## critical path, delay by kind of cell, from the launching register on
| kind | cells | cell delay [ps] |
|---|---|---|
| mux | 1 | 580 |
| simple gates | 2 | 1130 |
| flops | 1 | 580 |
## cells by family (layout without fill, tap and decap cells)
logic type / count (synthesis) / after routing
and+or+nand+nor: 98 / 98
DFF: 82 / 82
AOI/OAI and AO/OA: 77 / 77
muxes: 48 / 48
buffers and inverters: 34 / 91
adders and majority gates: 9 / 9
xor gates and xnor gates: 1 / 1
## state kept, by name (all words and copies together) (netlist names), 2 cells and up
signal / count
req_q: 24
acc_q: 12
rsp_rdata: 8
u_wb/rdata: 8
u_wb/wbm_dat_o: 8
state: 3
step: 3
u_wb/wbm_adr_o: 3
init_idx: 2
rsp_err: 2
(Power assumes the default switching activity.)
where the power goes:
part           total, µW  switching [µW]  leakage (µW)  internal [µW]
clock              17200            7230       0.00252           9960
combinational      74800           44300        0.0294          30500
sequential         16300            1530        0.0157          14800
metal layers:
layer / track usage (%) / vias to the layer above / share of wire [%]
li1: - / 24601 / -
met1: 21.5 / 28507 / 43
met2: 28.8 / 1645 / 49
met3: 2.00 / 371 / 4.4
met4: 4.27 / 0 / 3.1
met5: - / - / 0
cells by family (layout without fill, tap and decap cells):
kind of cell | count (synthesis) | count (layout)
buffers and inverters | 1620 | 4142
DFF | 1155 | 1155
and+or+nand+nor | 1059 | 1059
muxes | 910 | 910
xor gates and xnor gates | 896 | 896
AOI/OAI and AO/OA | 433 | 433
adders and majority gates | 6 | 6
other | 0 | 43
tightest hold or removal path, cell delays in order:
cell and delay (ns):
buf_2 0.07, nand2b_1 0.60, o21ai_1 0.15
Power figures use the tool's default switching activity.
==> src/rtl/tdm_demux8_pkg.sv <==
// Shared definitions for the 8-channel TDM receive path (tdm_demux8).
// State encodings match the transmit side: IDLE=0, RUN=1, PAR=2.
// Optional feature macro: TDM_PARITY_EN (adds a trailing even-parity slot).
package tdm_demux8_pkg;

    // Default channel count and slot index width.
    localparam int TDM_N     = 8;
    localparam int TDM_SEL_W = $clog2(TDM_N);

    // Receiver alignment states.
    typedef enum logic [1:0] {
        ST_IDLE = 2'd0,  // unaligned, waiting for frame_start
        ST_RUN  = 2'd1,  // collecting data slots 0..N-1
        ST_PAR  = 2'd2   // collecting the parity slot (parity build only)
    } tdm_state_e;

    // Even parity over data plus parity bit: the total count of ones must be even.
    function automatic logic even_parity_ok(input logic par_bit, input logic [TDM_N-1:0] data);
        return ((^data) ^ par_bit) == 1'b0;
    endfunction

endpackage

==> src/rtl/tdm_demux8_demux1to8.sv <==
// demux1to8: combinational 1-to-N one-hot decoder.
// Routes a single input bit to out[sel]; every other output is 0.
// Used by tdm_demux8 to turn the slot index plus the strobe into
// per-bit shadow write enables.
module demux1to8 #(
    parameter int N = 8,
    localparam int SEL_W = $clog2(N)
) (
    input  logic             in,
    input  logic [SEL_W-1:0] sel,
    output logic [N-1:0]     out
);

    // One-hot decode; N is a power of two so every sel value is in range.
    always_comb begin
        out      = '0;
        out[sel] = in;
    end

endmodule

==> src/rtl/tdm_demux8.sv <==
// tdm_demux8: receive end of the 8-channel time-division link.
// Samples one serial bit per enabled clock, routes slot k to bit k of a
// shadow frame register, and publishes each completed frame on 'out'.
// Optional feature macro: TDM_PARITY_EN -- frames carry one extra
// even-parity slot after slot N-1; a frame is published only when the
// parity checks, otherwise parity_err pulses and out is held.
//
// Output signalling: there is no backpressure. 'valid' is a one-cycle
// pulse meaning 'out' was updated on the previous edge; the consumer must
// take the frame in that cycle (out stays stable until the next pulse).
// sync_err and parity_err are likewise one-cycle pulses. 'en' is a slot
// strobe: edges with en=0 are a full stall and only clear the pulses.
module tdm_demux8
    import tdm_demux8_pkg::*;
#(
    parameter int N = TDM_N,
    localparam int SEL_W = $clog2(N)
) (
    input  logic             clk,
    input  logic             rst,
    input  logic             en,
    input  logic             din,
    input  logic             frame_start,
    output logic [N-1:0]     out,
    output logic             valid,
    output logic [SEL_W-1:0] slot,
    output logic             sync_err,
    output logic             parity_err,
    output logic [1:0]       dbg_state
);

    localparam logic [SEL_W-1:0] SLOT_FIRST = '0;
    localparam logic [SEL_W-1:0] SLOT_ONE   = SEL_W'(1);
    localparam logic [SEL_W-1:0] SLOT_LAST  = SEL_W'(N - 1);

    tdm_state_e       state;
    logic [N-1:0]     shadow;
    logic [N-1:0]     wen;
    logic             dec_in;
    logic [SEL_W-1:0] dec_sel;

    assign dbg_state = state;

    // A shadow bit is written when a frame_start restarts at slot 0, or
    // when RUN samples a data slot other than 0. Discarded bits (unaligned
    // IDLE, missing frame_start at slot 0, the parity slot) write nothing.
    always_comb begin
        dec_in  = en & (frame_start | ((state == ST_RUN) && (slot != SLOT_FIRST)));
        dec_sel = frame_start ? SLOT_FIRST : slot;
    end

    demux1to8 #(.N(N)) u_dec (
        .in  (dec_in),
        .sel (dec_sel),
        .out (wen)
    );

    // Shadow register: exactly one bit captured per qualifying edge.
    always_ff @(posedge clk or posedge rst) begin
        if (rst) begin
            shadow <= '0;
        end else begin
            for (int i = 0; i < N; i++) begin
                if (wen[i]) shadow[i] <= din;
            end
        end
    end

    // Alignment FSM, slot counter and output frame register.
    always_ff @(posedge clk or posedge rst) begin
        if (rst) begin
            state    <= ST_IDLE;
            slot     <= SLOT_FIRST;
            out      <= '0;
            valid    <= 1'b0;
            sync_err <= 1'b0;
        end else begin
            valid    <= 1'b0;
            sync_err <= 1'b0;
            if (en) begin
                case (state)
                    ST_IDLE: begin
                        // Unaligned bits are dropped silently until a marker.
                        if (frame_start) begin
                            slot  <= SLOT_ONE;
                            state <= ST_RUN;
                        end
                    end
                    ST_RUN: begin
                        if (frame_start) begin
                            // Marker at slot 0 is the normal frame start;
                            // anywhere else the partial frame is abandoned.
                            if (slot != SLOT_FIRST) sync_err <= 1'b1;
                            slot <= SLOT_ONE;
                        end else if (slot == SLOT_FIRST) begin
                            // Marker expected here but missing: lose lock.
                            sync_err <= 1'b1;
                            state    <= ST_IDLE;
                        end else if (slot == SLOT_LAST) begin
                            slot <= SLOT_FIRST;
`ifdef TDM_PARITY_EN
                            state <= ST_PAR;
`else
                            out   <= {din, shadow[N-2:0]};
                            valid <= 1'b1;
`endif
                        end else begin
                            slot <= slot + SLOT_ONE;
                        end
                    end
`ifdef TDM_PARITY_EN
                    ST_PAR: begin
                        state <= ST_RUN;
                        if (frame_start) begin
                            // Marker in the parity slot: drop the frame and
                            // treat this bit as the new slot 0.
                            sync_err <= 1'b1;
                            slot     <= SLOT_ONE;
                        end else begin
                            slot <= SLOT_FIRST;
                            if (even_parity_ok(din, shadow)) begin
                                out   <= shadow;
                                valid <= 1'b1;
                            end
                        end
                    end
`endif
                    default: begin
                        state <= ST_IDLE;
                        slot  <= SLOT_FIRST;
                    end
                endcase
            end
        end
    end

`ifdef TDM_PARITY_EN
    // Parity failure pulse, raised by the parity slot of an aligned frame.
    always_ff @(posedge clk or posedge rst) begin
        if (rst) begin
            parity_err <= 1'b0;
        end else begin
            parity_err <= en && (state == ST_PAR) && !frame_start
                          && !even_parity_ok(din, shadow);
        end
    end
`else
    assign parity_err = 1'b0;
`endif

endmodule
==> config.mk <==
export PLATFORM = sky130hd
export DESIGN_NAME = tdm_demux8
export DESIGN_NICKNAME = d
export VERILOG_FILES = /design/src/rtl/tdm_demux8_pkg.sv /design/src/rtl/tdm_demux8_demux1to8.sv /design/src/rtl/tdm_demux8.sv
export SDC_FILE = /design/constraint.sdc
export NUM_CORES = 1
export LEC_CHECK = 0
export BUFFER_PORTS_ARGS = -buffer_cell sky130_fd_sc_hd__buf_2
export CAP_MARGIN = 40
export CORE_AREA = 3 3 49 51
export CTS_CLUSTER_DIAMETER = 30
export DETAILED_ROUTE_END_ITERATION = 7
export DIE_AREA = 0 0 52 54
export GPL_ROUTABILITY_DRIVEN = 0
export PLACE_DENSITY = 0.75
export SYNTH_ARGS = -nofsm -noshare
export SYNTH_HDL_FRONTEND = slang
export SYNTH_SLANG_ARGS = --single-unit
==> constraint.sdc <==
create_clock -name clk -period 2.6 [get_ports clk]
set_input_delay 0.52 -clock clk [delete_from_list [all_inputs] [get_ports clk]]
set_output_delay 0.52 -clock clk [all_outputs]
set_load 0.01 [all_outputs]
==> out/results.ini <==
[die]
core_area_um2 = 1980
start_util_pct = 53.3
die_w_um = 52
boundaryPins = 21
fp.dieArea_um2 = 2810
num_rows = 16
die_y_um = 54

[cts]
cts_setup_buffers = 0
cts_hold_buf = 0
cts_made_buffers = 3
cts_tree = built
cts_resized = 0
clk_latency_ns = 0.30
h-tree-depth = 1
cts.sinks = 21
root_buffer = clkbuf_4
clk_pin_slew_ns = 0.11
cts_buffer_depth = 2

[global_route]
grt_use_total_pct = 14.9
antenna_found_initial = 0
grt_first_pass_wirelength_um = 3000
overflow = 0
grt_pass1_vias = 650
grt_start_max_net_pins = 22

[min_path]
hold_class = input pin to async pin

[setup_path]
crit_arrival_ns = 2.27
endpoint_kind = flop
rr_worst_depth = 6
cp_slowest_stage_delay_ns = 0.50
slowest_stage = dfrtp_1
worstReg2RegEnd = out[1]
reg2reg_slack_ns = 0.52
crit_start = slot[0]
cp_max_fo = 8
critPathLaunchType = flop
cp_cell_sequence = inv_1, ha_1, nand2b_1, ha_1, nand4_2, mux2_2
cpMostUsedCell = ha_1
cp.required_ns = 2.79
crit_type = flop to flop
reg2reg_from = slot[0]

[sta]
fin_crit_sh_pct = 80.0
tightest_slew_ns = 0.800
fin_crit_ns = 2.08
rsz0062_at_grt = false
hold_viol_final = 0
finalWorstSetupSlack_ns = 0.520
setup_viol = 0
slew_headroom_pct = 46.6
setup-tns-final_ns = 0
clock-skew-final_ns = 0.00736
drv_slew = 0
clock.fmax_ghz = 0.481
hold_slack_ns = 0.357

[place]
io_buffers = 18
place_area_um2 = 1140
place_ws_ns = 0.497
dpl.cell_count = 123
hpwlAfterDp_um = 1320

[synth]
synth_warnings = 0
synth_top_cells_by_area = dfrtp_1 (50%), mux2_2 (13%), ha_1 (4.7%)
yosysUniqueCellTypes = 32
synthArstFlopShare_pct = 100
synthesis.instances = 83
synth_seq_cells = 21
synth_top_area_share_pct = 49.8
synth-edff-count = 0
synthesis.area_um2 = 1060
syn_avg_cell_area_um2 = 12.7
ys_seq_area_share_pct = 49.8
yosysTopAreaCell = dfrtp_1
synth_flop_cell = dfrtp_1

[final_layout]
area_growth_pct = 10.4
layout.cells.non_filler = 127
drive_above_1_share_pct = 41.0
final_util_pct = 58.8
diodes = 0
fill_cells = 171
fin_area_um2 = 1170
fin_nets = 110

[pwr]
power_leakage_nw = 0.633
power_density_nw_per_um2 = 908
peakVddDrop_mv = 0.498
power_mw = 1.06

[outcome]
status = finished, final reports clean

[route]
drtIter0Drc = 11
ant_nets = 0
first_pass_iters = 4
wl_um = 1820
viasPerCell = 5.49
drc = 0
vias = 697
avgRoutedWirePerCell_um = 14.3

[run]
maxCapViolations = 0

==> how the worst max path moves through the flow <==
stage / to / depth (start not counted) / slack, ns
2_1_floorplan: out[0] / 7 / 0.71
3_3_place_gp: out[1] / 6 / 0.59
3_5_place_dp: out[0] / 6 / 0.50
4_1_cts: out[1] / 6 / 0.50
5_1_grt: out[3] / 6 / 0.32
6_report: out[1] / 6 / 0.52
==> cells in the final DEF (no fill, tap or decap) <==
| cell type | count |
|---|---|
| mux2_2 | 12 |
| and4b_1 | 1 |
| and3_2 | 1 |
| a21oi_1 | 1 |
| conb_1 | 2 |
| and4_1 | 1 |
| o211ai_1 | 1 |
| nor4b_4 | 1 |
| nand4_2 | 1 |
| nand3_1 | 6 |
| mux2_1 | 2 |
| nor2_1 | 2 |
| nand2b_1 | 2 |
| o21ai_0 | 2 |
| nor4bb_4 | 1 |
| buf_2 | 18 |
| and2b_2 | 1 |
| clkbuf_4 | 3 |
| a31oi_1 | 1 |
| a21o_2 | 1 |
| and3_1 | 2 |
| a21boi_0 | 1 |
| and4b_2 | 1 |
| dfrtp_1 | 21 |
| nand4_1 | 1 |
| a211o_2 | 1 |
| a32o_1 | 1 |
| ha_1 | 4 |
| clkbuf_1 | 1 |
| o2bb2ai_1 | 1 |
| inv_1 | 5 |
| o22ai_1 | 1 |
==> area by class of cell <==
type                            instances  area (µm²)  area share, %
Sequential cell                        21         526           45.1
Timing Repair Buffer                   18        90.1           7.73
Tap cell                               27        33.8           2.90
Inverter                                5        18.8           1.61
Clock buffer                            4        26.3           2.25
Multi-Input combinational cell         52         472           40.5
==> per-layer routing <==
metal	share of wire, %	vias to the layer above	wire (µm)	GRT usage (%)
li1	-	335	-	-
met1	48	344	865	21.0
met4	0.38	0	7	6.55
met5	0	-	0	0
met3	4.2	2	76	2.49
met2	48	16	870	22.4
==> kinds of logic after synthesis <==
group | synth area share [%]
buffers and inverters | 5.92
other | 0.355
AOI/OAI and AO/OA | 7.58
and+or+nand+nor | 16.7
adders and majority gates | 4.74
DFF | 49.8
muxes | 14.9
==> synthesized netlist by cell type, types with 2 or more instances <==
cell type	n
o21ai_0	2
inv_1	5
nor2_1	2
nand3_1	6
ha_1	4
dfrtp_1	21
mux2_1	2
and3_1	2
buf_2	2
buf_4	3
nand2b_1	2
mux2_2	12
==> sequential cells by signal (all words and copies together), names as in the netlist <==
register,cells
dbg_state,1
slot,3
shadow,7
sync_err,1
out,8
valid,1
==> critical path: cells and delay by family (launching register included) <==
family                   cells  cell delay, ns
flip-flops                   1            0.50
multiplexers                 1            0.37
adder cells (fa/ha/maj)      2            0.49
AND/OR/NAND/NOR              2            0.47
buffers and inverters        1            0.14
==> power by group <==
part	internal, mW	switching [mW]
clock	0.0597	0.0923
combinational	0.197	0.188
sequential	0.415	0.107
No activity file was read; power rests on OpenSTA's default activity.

#####

_Exercise description:_ Copy every single line of the material above that holds "xnor".

_Result:_
xor gates and xnor gates: 1 / 1
xor gates and xnor gates | 896 | 896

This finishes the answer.